● Task description
While reading through the material below, copy each line that holds the word "part".

(Beginning of Raw data)

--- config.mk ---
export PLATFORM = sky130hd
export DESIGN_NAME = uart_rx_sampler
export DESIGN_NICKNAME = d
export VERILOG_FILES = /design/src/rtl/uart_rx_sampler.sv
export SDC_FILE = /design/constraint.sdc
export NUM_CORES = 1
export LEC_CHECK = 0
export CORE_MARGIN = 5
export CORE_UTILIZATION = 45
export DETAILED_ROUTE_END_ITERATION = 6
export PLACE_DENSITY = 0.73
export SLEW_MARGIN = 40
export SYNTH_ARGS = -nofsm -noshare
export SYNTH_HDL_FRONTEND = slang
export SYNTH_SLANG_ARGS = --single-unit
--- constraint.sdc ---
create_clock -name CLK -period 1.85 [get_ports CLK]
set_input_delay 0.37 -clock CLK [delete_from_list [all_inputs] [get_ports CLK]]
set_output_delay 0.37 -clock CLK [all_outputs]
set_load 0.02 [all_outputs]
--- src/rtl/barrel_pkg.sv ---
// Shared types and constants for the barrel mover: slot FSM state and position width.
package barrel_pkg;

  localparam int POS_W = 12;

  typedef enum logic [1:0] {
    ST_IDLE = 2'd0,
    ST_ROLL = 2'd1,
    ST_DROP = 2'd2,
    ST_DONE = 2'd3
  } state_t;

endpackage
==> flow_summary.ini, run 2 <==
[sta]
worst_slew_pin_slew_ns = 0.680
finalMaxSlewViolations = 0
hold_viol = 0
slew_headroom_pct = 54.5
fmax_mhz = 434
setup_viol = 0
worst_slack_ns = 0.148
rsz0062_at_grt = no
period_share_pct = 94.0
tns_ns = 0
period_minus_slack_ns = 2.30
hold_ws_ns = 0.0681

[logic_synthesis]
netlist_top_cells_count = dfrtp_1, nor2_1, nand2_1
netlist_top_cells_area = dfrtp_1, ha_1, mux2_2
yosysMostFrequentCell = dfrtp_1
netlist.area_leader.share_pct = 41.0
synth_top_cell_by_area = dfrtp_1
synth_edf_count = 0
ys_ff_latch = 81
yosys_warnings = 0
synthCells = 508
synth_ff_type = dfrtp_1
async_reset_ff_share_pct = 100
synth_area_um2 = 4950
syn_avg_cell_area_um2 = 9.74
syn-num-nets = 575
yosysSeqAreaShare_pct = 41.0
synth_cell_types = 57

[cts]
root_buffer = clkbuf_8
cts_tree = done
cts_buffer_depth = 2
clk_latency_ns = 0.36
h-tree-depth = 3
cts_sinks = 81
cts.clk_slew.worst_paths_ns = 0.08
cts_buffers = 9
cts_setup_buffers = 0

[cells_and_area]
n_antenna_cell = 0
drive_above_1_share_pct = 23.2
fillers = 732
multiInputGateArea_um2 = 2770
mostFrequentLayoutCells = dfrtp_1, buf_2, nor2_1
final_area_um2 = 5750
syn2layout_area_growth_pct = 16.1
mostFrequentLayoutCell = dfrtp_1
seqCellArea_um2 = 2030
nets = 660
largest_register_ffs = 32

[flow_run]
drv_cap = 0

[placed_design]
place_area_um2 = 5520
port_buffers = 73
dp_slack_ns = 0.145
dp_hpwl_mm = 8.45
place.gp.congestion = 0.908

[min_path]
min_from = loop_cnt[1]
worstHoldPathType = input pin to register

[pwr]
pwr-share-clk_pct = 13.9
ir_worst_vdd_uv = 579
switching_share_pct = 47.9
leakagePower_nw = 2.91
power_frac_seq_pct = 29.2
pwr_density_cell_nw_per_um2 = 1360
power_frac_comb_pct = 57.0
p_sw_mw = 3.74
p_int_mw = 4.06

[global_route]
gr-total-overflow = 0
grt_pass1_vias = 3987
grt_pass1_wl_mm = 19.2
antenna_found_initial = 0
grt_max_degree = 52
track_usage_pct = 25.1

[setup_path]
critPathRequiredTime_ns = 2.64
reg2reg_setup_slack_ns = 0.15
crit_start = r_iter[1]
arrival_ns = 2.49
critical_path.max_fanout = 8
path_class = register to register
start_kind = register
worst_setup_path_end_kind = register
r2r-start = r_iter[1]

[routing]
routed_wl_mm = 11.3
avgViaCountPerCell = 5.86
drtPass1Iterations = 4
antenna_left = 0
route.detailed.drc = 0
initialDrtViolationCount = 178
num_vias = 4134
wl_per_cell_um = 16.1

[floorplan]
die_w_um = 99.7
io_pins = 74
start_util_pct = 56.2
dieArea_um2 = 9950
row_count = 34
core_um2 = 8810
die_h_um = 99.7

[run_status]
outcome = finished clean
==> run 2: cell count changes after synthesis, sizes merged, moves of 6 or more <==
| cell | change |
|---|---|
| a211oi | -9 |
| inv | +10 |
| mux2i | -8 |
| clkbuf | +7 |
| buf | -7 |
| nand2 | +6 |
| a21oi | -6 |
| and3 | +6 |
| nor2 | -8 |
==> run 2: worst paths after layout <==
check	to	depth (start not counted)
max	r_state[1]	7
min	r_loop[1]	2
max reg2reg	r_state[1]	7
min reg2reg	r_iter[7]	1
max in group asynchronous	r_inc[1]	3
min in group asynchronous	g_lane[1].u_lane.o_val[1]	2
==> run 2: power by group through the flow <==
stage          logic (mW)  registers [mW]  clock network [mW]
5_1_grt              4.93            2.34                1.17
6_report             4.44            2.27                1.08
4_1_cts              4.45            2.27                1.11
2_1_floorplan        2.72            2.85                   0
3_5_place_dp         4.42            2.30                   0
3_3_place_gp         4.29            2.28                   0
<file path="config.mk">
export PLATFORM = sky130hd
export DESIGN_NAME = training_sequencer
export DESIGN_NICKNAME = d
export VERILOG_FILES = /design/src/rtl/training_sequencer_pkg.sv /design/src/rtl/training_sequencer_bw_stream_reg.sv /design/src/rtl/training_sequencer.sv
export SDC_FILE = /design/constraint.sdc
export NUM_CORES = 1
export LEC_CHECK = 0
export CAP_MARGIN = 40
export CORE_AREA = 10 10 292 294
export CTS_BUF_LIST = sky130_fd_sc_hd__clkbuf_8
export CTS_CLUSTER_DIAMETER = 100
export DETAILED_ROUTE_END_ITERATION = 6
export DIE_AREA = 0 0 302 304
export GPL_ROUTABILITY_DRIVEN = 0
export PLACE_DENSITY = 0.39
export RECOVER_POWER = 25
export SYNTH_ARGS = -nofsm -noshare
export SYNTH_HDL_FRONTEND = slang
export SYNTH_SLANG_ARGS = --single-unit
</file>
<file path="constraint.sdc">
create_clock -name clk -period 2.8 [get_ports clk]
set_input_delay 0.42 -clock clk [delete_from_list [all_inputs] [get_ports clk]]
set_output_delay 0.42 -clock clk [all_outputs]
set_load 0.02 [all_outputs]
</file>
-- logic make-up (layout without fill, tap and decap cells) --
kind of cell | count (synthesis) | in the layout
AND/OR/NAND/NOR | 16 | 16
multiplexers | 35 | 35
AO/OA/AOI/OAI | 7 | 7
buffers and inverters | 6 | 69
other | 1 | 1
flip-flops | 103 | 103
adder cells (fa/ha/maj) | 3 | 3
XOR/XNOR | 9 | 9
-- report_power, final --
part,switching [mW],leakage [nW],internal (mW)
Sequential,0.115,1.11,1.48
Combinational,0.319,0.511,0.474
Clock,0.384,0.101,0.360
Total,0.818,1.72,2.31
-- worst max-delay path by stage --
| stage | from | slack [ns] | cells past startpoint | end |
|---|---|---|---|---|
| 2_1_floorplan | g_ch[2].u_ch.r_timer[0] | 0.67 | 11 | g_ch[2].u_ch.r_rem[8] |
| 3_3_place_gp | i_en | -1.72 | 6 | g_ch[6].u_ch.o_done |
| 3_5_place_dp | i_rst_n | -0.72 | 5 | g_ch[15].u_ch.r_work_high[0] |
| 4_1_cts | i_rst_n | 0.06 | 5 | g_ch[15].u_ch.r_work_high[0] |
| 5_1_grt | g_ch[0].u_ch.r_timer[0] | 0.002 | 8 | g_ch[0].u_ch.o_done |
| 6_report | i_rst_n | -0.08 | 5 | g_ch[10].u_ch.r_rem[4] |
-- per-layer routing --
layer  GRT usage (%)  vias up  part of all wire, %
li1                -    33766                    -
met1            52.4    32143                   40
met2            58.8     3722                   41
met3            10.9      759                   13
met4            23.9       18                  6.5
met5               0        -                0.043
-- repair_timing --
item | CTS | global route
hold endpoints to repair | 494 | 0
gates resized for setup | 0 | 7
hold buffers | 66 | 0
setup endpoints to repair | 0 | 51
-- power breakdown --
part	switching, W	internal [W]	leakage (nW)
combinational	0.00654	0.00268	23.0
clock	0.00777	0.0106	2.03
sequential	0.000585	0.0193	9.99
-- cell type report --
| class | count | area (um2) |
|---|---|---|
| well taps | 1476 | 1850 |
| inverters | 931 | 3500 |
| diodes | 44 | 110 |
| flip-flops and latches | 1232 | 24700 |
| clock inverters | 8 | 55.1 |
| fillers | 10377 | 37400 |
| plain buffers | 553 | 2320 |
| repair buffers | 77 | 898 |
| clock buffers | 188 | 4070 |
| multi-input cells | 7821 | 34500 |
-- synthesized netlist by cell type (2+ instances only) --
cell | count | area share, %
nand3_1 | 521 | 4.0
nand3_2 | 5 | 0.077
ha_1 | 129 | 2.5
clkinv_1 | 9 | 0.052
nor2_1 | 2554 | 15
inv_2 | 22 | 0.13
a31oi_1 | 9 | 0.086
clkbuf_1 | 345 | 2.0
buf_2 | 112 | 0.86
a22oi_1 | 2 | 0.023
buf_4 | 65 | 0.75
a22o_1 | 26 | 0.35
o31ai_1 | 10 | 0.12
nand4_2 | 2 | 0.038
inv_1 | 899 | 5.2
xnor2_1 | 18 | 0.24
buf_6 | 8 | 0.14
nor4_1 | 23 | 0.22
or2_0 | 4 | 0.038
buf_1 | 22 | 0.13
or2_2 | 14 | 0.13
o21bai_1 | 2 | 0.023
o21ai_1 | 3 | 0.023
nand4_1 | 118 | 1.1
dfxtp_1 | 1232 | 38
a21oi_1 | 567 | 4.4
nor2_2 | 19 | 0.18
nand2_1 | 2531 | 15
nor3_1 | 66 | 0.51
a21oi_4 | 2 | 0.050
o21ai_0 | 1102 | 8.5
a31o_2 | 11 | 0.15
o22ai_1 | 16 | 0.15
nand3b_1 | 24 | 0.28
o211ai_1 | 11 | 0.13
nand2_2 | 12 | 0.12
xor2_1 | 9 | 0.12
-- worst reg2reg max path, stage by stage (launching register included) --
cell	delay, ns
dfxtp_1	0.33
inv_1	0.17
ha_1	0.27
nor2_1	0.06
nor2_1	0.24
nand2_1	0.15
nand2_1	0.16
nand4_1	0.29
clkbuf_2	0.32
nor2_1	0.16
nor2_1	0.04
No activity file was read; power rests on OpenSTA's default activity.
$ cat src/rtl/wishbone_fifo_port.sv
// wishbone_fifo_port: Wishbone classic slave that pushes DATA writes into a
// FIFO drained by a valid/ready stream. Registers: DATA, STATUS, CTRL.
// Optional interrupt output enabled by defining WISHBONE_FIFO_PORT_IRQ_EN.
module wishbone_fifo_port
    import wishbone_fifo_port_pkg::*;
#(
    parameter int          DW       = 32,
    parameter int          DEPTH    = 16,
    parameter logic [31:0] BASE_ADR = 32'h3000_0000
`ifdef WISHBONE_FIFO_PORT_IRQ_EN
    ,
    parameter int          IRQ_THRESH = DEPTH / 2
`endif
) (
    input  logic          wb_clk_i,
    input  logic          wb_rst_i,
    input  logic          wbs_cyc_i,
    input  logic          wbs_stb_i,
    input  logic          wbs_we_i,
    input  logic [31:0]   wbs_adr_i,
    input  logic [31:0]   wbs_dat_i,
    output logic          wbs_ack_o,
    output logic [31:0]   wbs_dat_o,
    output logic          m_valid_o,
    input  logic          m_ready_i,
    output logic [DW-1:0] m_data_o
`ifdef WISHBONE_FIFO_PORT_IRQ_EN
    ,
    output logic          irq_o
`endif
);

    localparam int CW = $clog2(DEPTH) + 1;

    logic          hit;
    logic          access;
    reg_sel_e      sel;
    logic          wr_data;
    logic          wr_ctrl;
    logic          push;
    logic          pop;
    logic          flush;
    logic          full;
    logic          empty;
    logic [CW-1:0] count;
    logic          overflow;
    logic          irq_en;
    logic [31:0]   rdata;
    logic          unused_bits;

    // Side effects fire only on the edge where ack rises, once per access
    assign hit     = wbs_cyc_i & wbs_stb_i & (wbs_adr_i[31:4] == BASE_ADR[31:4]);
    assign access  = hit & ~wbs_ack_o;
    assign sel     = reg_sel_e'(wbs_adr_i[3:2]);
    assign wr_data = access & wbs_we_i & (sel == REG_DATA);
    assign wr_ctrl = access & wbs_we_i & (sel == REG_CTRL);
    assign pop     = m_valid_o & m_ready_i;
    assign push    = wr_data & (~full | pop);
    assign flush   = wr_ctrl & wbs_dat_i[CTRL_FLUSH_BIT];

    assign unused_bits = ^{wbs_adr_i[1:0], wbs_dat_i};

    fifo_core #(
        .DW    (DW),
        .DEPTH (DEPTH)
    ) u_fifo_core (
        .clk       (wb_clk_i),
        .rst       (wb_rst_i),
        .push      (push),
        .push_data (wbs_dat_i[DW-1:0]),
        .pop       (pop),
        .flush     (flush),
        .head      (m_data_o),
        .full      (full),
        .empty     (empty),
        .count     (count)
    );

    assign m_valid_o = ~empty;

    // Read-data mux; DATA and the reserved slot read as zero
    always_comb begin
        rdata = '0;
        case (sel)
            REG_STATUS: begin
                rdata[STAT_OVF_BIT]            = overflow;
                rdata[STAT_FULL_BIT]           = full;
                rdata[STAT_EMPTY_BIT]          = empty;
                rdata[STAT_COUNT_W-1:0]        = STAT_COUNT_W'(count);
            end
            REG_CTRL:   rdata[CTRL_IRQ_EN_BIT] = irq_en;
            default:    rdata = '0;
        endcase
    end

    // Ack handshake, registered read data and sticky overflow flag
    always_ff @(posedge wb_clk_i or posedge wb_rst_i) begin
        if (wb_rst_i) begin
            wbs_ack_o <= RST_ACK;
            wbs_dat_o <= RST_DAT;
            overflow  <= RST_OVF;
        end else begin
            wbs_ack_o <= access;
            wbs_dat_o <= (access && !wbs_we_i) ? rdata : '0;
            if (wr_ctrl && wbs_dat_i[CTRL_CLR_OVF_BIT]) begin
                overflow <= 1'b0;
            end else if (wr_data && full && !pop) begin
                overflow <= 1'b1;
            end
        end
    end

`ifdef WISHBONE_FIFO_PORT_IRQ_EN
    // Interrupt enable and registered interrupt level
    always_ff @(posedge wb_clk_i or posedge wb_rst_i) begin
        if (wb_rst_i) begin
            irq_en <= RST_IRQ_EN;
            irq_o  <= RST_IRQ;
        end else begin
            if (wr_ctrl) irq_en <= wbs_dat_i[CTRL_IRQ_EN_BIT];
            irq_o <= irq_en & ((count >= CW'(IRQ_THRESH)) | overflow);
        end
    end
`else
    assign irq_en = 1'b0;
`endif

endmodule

(End of Raw data)

● Answer box
part,switching [mW],leakage [nW],internal (mW)
layer  GRT usage (%)  vias up  part of all wire, %
part	switching, W	internal [W]	leakage (nW)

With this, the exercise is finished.